The Challenges with ML Infrastructure Today
Development teams across numerous industries are using ML to tackle complex real-world challenges, such as prediction and prevention of disease, personalized learning experiences, and black hole physics.
As model parameter counts grow exponentially and compute for deep learning models doubles every six months, developers seek maximum performance and utilization of their infrastructure. Teams are leveraging a wider array of hardware from power-efficient ML ASICs in the datacenter to edge processors that can deliver more responsive AI experiences. These hardware devices have bespoke software libraries with unique algorithms and primitives.

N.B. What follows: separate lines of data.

From an optimization exercise on the open Yosys and OpenROAD flow, aimed at a short achievable clock period and few clock cycles; shortcuts taken in it are not production practice.
At most, simulation tests tie the RTL to the original design; equivalence was not proved.
Power and IR drop assume default switching activity.

==> job 1742: inputs <==
Design cvb, start of the top module:
module cvb (
    input  wire        clk,
    input  wire        rst,           
    input  wire        host_wr,
    input  wire [2:0]  host_waddr,
    input  wire [15:0] host_wdata,
    input  wire [2:0]  host_raddr,
    output wire [15:0] host_rdata,
    output wire        busy,
    output wire [2:0]  outcome,
    output wire        mem_en,
    output wire        mem_we,
    output wire [15:0] mem_addr,
    output wire [7:0]  mem_wdata,
    input  wire [7:0]  mem_rdata,
    output wire        poll_en,
    output wire [1:0]  poll_sel,      
    input  wire        poll_ans,
    output wire        put_en,
    output wire [7:0]  put_data,
    output wire        get_en,
    input  wire [7:0]  get_data,
    output wire        chs_valid,
    output wire [7:0]  chs_data,
    input  wire        chs_ready,
    input  wire        chs_err,
    input  wire        chr_valid,
    input  wire [7:0]  chr_data,
    input  wire        chr_err,
    output wire        chr_ready
);
    localparam [2:0] O_NONE    = 3'd0,
                     O_OK      = 3'd1,
                     O_TIMEOUT = 3'd2,
                     O_CHERR   = 3'd3,
                     O_MALF    = 3'd4,
                     O_INVAL   = 3'd5,
                     O_NOTF    = 3'd6,
                     O_ILLEGAL = 3'd7;
    localparam [7:0] LIMIT_RESET = 8'd16;
    reg [15:0] ptr, len, res;
  ...
clock: 6.0 ns
lec_check: 0
cap_margin: 20
core_margin: 2
core_utilization: 60
place_density: 0.7
setup_slack_margin: 3.0
slew_margin: 20
synth_hierarchical: 1
synth_minimum_keep_size: 0
run.sh (not shown) runs the stock make flow with config.mk's settings and CLKGATE_MAP_FILE= SYNTH_SCRIPT=/design/flow/synth_recipe.tcl, a recipe that flattens the netlist after the stock synthesis.
==> job 8362 (differences from job 1742) <==
--- a/flow/design.v
+++ b/flow/design.v
@@ -66,21 +66,16 @@
     reg [1:0]  trl_push;
     reg [2:0]  wn;                
     reg [15:0] wa, wb;            
     reg [4:0]  scnt;              
     reg [7:0]  rb;                
     reg        rbv, rbpar, apar;
     reg [15:0] sum;
     reg [7:0]  b30;
-    reg        qne;               
-    reg [7:0]  qd;
-    reg [15:0] qaddr;
-    reg        pfin;              
-    reg [2:0]  pcode;
     reg [15:0] oaddr;             
     reg [15:0] oleft;             
     reg        rk_nb, rk_first, rk_last;    
     reg        dk_nb, dk_first, dk_last;    
     reg [15:0] daddr;             
     reg [15:0] dp1, dm1;          
     reg [15:0] hp1, hm1;          
     reg        hv, hc, h40;       
@@ -93,40 +88,37 @@
     wire        op1     = (opb == 3'd1);
     wire        op2     = (opb == 3'd2);
     wire        op3     = (opb == 3'd3);
     wire        op4     = (opb == 3'd4);
     wire        op5     = (opb == 3'd5);
     wire        st_wr   = cmdz & op1 & ok_wr;
     wire        st_wtr  = cmdz & op2 & ok_wtr;
     wire        st_enc  = cmdz & op3 & ptr_nz;
-    wire        st_dec  = cmdz & op4 & ptr_nz;
+    wire        st_dec  = cmdz & op4 & ptr_nz;       
     wire        st_rsy  = cmdz & op5 & ok_rsy;
     cvb_o_mem_en u_mem_en (
         .host_wr(host_wr), .host_waddr(host_waddr), .opc(host_wdata[7:0]), .busy(busy_r),
         .ok_wr(ok_wr), .ok_rsy(ok_rsy), .chr_valid(chr_valid), .chr_err(chr_err),
-        .dq(m_dec & qne), .dr(m_dec & chr_ready_r), .r(mem_en_r), .q(mem_en)
+        .m_dec(m_dec), .r(mem_en_r), .q(mem_en)
     );
-    assign mem_we = mem_we_r | (m_dec & qne) | (m_dec & chr_ready_r & chr_valid & ~chr_err);
+    assign mem_we = mem_we_r | (m_dec & chr_valid & ~chr_err);
     cvb_o_op1 u_poll_en (
         .host_wr(host_wr), .host_waddr(host_waddr), .opc(host_wdata[7:0]), .busy(busy_r),
         .ok(ok_wr), .r(poll_en_r), .q(poll_en)
     );
     cvb_o_op2 u_put_en (
         .host_wr(host_wr), .host_waddr(host_waddr), .opc(host_wdata[7:0]), .busy(busy_r),
         .ok(ok_wtr), .r(put_en_r), .q(put_en)
     );
     cvb_o_op3 u_chs_valid (
         .host_wr(host_wr), .host_waddr(host_waddr), .opc(host_wdata[7:0]), .busy(busy_r),
         .ok(ptr_nz), .r((qn != 3'd0) | (m_enc & rdp)), .q(chs_valid)
     );
-    cvb_o_op4 u_chr_ready (
-        .host_wr(host_wr), .host_waddr(host_waddr), .opc(host_wdata[7:0]), .busy(busy_r),
-        .ok(ptr_nz), .r(chr_ready_r), .q(chr_ready)
-    );
+    assign chr_ready = chr_ready_r;
     cvb_rdbit u_rd0  (.a(host_raddr), .d1(status[0]), .d2(ptr[0]),  .d3(len[0]),  .d4(fill[0]), .d5(limit[0]), .d6(res[0]),  .q(host_rdata[0]));
     cvb_rdbit u_rd1  (.a(host_raddr), .d1(status[1]), .d2(ptr[1]),  .d3(len[1]),  .d4(fill[1]), .d5(limit[1]), .d6(res[1]),  .q(host_rdata[1]));
     cvb_rdbit u_rd2  (.a(host_raddr), .d1(status[2]), .d2(ptr[2]),  .d3(len[2]),  .d4(fill[2]), .d5(limit[2]), .d6(res[2]),  .q(host_rdata[2]));
     cvb_rdbit u_rd3  (.a(host_raddr), .d1(1'b0),      .d2(ptr[3]),  .d3(len[3]),  .d4(fill[3]), .d5(limit[3]), .d6(res[3]),  .q(host_rdata[3]));
     cvb_rdbit u_rd4  (.a(host_raddr), .d1(1'b0),      .d2(ptr[4]),  .d3(len[4]),  .d4(fill[4]), .d5(limit[4]), .d6(res[4]),  .q(host_rdata[4]));
     cvb_rdbit u_rd5  (.a(host_raddr), .d1(1'b0),      .d2(ptr[5]),  .d3(len[5]),  .d4(fill[5]), .d5(limit[5]), .d6(res[5]),  .q(host_rdata[5]));
     cvb_rdbit u_rd6  (.a(host_raddr), .d1(1'b0),      .d2(ptr[6]),  .d3(len[6]),  .d4(fill[6]), .d5(limit[6]), .d6(res[6]),  .q(host_rdata[6]));
     cvb_rdbit u_rd7  (.a(host_raddr), .d1(1'b0),      .d2(ptr[7]),  .d3(len[7]),  .d4(fill[7]), .d5(limit[7]), .d6(res[7]),  .q(host_rdata[7]));
@@ -135,18 +127,18 @@
     cvb_rdbit u_rd10 (.a(host_raddr), .d1(1'b0),      .d2(ptr[10]), .d3(len[10]), .d4(1'b0),    .d5(1'b0),     .d6(res[10]), .q(host_rdata[10]));
     cvb_rdbit u_rd11 (.a(host_raddr), .d1(1'b0),      .d2(ptr[11]), .d3(len[11]), .d4(1'b0),    .d5(1'b0),     .d6(res[11]), .q(host_rdata[11]));
     cvb_rdbit u_rd12 (.a(host_raddr), .d1(1'b0),      .d2(ptr[12]), .d3(len[12]), .d4(1'b0),    .d5(1'b0),     .d6(res[12]), .q(host_rdata[12]));
     cvb_rdbit u_rd13 (.a(host_raddr), .d1(1'b0),      .d2(ptr[13]), .d3(len[13]), .d4(1'b0),    .d5(1'b0),     .d6(res[13]), .q(host_rdata[13]));
     cvb_rdbit u_rd14 (.a(host_raddr), .d1(1'b0),      .d2(ptr[14]), .d3(len[14]), .d4(1'b0),    .d5(1'b0),     .d6(res[14]), .q(host_rdata[14]));
     cvb_rdbit u_rd15 (.a(host_raddr), .d1(1'b0),      .d2(ptr[15]), .d3(len[15]), .d4(1'b0),    .d5(1'b0),     .d6(res[15]), .q(host_rdata[15]));
     assign busy      = busy_r;
     assign outcome   = status;
-    assign mem_addr  = busy_r ? ((m_dec & qne) ? qaddr : maddr) : ptr;
-    assign mem_wdata = m_wtr ? get_data : (m_dec ? (qne ? qd : chr_data) : wreg);
+    assign mem_addr  = busy_r ? maddr : ptr;
+    assign mem_wdata = m_wtr ? get_data : (m_dec ? chr_data : wreg);
     assign poll_sel  = poll_sel_r & {2{busy_r}};
     assign put_data  = (rdp & m_wr) ? mem_rdata : (m_wr ? pbuf : fill);
     assign get_en    = get_en_r;
     assign chs_data  = (m_enc & (qn == 3'd0)) ? mem_rdata : q0;    
     wire        hw_ok   = host_wr & idle_r;
     wire [15:0] ptr_n   = (hw_ok && host_waddr == 3'd2) ? host_wdata : ptr;
     wire [15:0] len_n   = (hw_ok && host_waddr == 3'd3) ? host_wdata : len;
     wire [7:0]  lim_n   = (hw_ok && host_waddr == 3'd5) ? host_wdata[7:0] : limit;
@@ -231,65 +223,61 @@
             ok_rsy  <= (ptr_n != 16'd0) & (len_n[15:1] != 15'd0);
             if (hw_ok && host_waddr == 3'd4) fill <= host_wdata[7:0];
             if (idle_r) begin
                 left       <= len;
                 rem        <= opb[1] ? limit : limit - 8'd1;
                 sub        <= {1'b0, opb[1] | poll_ans};
                 poll_sel_r <= opb[1] ? 2'd2 : 2'd0;
                 maddr      <= (opb[0] & (opb[1] | opb[2])) ? ptr + 16'd2 :
-                              ((opb[0] & ~opb[1] & ~opb[2]) | (opb[2] & ~opb[0] & chr_valid)) ? ptr + 16'd1 :
+                              (opb[0] & ~opb[1] & ~opb[2]) ? ptr + 16'd1 :
                               ptr;
                 rdp        <= opb[0] & ~opb[1];
                 q1         <= 8'h40;
                 rp         <= ptr + 16'd3;
                 rleft      <= 5'd27;
                 rleft_nz   <= 1'b1;
                 occ        <= chs_ready ? 3'd2 : 3'd3;
                 wn         <= 3'd0;
                 wa         <= ptr;
                 wb         <= ptr + 16'd30;
                 trl_push   <= 2'b11;
                 apar       <= 1'b0;
                 sum        <= opb[2] ? 16'd0 : 16'h4020;
-                scnt       <= {4'd0, opb[2] ? chr_valid : chs_ready};
+                scnt       <= {4'd0, ~opb[2] & chs_ready};
                 rb         <= chr_data;
                 rbpar      <= 1'b0;
-                rbv        <= opb[2] & chr_valid;
-                qne        <= chr_valid;
-                qd         <= chr_data;
-                qaddr      <= ptr;
-                pfin       <= 1'b0;
+                rbv        <= 1'b0;
                 dk_nb      <= 1'b0;
                 dk_first   <= 1'b1;
                 dk_last    <= 1'b0;
                 daddr      <= ptr;
                 dp1        <= ptr + 16'd1;
                 dm1        <= ptr - 16'd1;
                 hv         <= 1'b0;
                 rk_nb      <= 1'b0;
                 rk_first   <= 1'b0;
                 rk_last    <= len_eq3;
                 oaddr      <= ptr + 16'd4;
                 oleft      <= len_ge3 ? rsy_n - 16'd2 : 16'd0;
                 busy_r      <= (st_wr & (poll_ans | lim_gt1)) | (st_wtr & lim_nz) | st_enc |
-                               (st_dec & ~(chr_valid & chr_err)) | st_rsy;
+                               st_dec | st_rsy;
                 idle_r      <= ~((st_wr & (poll_ans | lim_gt1)) | (st_wtr & lim_nz) | st_enc |
-                                 (st_dec & ~(chr_valid & chr_err)) | st_rsy);
+                                 st_dec | st_rsy);
                 m_wr        <= st_wr & (poll_ans | lim_gt1);
                 m_wtr       <= st_wtr & lim_nz;
                 m_enc       <= st_enc;
-                m_dec       <= st_dec & ~(chr_valid & chr_err);
+                m_dec       <= st_dec;
                 m_rsy       <= st_rsy;
                 mem_en_r    <= (st_wr & poll_ans & len_ge2) | st_enc | (st_rsy & len_ge3);
                 mem_we_r    <= 1'b0;
                 poll_en_r   <= (st_wr & ~poll_ans & lim_gt1) | (st_wtr & lim_nz);
                 put_en_r    <= st_wr & poll_ans;
                 get_en_r    <= 1'b0;
-                chr_ready_r <= st_dec & ~(chr_valid & chr_err);
+                chr_ready_r <= st_dec;
                 q0          <= (st_enc & chs_ready) ? 8'h40 : 8'h20;
                 qn          <= st_enc ? (chs_ready ? 3'd1 : 3'd2) : 3'd0;
                 if (cmd_wr) begin
                     if (host_wdata[7:3] != 5'd0 || opb == 3'd0 || opb[2:1] == 2'b11) begin
                         status <= O_ILLEGAL;
                     end else if (op1) begin
                         if (!(ptr_nz && len_nz)) begin
                             status <= O_INVAL;
@@ -304,18 +292,16 @@
                         end
                     end else if (op3) begin
                         if (!ptr_nz) begin
                             status <= O_INVAL;
                         end
                     end else if (op4) begin
                         if (!ptr_nz) begin
                             status <= O_INVAL;
-                        end else if (chr_valid && chr_err) begin
-                            status <= O_CHERR;
                         end
                     end else begin
                         if (!(ptr_nz && len_nz)) begin
                             status <= O_INVAL;
                             res <= 16'd0;
                         end else if (!len_ge2) begin
                             status <= O_NOTF;
                             res <= 16'd0;
@@ -445,44 +431,29 @@
                     scnt <= scnt + 5'd1;
                     if (scnt == 5'd31) begin
                         fin = 1'b1; fcode = chs_err ? O_CHERR : O_OK;
                     end
                 end
             end
             if (m_dec) begin
                 rbv <= 1'b0;
-                if (pfin) begin
-                    fin = 1'b1; fcode = pcode;
-                end else begin
-                    qne <= qne & chr_valid & ~chr_err;
-                    if (qne) begin
-                        qd    <= chr_data;
-                        qaddr <= maddr;
-                    end
-                    if (chr_valid) begin
-                        if (chr_err) begin
-                            fin = 1'b1; fcode = O_CHERR;
-                        end else begin
-                            maddr <= maddr + 16'd1;
-                            scnt  <= scnt + 5'd1;
-                            rb    <= chr_data;
-                            rbv   <= (scnt < 5'd30);
-                            rbpar <= scnt[0];
-                            if (scnt == 5'd30) b30 <= chr_data;
-                            if (scnt == 5'd31) begin
-                                if (qne) begin
-                                    pfin        <= 1'b1;
-                                    chr_ready_r <= 1'b0;
-                                    pcode       <= ((chr_data == ~sum[15:8]) && (b30 == ~sum[7:0])) ? O_OK : O_MALF;
-                                end else begin
-                                    fin = 1'b1;
-                                    fcode = ((chr_data == ~sum[15:8]) && (b30 == ~sum[7:0])) ? O_OK : O_MALF;
-                                end
-                            end
+                if (chr_valid) begin
+                    if (chr_err) begin
+                        fin = 1'b1; fcode = O_CHERR;
+                    end else begin
+                        maddr <= maddr + 16'd1;
+                        scnt  <= scnt + 5'd1;
+                        rb    <= chr_data;
+                        rbv   <= (scnt < 5'd30);
+                        rbpar <= scnt[0];
+                        if (scnt == 5'd30) b30 <= chr_data;
+                        if (scnt == 5'd31) begin
+                            fin = 1'b1;
+                            fcode = ((chr_data == ~sum[15:8]) && (b30 == ~sum[7:0])) ? O_OK : O_MALF;
                         end
                     end
                 end
             end
             if (m_rsy) begin
                 if (use_h) hv <= 1'b0;
                 if (arr_ev & nb_now) begin
                     hv    <= 1'b1;
@@ -542,31 +513,22 @@
             end
         end
     end
 endmodule
 module cvb_o_mem_en (
     input  wire       host_wr,
     input  wire [2:0] host_waddr,
     input  wire [7:0] opc,
-    input  wire       busy, ok_wr, ok_rsy, chr_valid, chr_err, dq, dr, r,
+    input  wire       busy, ok_wr, ok_rsy, chr_valid, chr_err, m_dec, r,
     output wire       q
 );
     wire cmdz = host_wr & (host_waddr == 3'd0) & ~busy & (opc[7:3] == 5'd0);
-    assign q = r | dq | (cmdz & (((opc[2:0] == 3'd1) & ok_wr) | ((opc[2:0] == 3'd5) & ok_rsy))) |
-               (dr & chr_valid & ~chr_err);
-endmodule
-module cvb_o_op4 (
-    input  wire       host_wr,
-    input  wire [2:0] host_waddr,
-    input  wire [7:0] opc,
-    input  wire       busy, ok, r,
-    output wire       q
-);
-    assign q = r | (host_wr & (host_waddr == 3'd0) & ~busy & (opc == 8'h04) & ok);
+    assign q = r | (cmdz & (((opc[2:0] == 3'd1) & ok_wr) | ((opc[2:0] == 3'd5) & ok_rsy))) |
+               (m_dec & chr_valid & ~chr_err);
 endmodule
 module cvb_o_op1 (
     input  wire       host_wr,
     input  wire [2:0] host_waddr,
     input  wire [7:0] opc,
     input  wire       busy, ok, r,
     output wire       q
 );
==> impl_results.md <==
* Met3 Usage GRT at 8.34%
* P_comb at 766 uW
* Crit-path leading delay family: multiplexers
* Part of the power in registers at 47.7%
* Switching share of power at 24.9%
* Comb power frac at 9.6%
* Post-Synth Simple-Gate Area at 17.8%
* Status: complete, no violations
* First-pass GRT wire length at 151000 microns
* Total iterations of the first detailed-routing run at 10
Source of the figures above: job 1742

However, without a common compiler to bridge these diverse hardware devices to the multiple frameworks in use today (e.g. TensorFlow, PyTorch), significant effort is required to run ML efficiently; developers must manually optimize model operations for each hardware target. This means using bespoke software libraries or writing device-specific code, which requires domain expertise. The result is isolated, non-generalizable paths across frameworks and hardware that are costly to maintain, promote vendor lock-in, and slow progress for ML developers.
Our Solution and Goals
The OpenXLA Project provides a state-of-the-art ML compiler that can scale amidst the complexity of ML infrastructure. Its core pillars are performance, scalability, portability, flexibility, and extensibility for users. With OpenXLA, we aspire to realize the real-world potential of AI by accelerating its development and delivery.
Our goals are to:
- Make it easy for developers to compile and optimize any model in their preferred framework, for a wide range of hardware through (1) a unified compiler API that any framework can target (2) pluggable device-specific back-ends and optimizations.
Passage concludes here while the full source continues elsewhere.